What the exercise asks
Go to the line in the entries below that holds "clock buffers: 52 / 1040 / 5.46" and repeat exactly from there through the line that holds "-- what timing", inclusive.

+===+

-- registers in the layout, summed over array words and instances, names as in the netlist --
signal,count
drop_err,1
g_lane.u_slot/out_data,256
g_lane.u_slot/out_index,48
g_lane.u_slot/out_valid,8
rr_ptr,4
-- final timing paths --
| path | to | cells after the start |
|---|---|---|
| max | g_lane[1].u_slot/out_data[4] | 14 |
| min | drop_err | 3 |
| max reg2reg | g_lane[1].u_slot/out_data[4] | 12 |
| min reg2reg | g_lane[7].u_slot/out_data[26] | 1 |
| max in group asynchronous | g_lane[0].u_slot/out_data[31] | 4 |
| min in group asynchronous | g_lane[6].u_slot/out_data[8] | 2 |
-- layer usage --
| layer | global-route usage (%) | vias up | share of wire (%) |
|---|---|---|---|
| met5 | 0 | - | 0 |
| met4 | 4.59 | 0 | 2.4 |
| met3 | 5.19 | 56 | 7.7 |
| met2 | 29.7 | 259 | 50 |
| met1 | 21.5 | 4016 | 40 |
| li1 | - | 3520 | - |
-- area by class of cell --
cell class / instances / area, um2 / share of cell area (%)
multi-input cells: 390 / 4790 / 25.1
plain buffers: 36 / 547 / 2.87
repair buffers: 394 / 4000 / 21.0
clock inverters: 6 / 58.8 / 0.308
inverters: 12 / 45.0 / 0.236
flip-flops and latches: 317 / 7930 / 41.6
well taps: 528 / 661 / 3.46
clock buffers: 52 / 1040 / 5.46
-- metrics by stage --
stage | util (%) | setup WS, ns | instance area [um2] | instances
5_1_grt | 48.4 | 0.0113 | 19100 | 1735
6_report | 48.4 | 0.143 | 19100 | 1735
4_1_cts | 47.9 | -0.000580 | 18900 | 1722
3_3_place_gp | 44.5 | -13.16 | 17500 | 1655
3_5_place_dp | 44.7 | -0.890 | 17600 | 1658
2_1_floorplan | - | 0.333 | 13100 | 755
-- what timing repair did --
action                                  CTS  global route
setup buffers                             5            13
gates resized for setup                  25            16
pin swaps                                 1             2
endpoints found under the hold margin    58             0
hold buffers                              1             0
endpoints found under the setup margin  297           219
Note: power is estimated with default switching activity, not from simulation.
## config.mk

```make
export PLATFORM = sky130hd
export DESIGN_NAME = fetch_prefetch_buf
export DESIGN_NICKNAME = d
export VERILOG_FILES = /design/src/rtl/fetch_pkg.sv /design/src/rtl/fetch_prefetch_buf_sync_fifo.sv /design/src/rtl/fetch_prefetch_buf.sv
export SDC_FILE = /design/constraint.sdc
export NUM_CORES = 1
export LEC_CHECK = 0
export ABC_AREA = 1
export BUFFER_PORTS_ARGS = -buffer_cell sky130_fd_sc_hd__buf_4
export CAP_MARGIN = 20
export CORE_MARGIN = 10
export CORE_UTILIZATION = 59
export CTS_CLUSTER_DIAMETER = 80
export DETAILED_ROUTE_END_ITERATION = 10
export PLACE_DENSITY = 0.89
export SYNTH_ARGS = -nofsm -noshare
export SYNTH_HDL_FRONTEND = slang
export SYNTH_HIERARCHICAL = 1
export SYNTH_SLANG_ARGS = --single-unit
```

## constraint.sdc

```tcl
create_clock -name clk -period 6.4 [get_ports clk]
set_clock_uncertainty 0.1 [all_clocks]
set_input_delay 0.64 -clock clk [delete_from_list [all_inputs] [get_ports clk]]
set_output_delay 0.64 -clock clk [all_outputs]
set_load 0.02 [all_outputs]
```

+===+

Result for this exercise
clock buffers: 52 / 1040 / 5.46
-- metrics by stage --
stage | util (%) | setup WS, ns | instance area [um2] | instances
5_1_grt | 48.4 | 0.0113 | 19100 | 1735
6_report | 48.4 | 0.143 | 19100 | 1735
4_1_cts | 47.9 | -0.000580 | 18900 | 1722
3_3_place_gp | 44.5 | -13.16 | 17500 | 1655
3_5_place_dp | 44.7 | -0.890 | 17600 | 1658
2_1_floorplan | - | 0.333 | 13100 | 755
-- what timing repair did --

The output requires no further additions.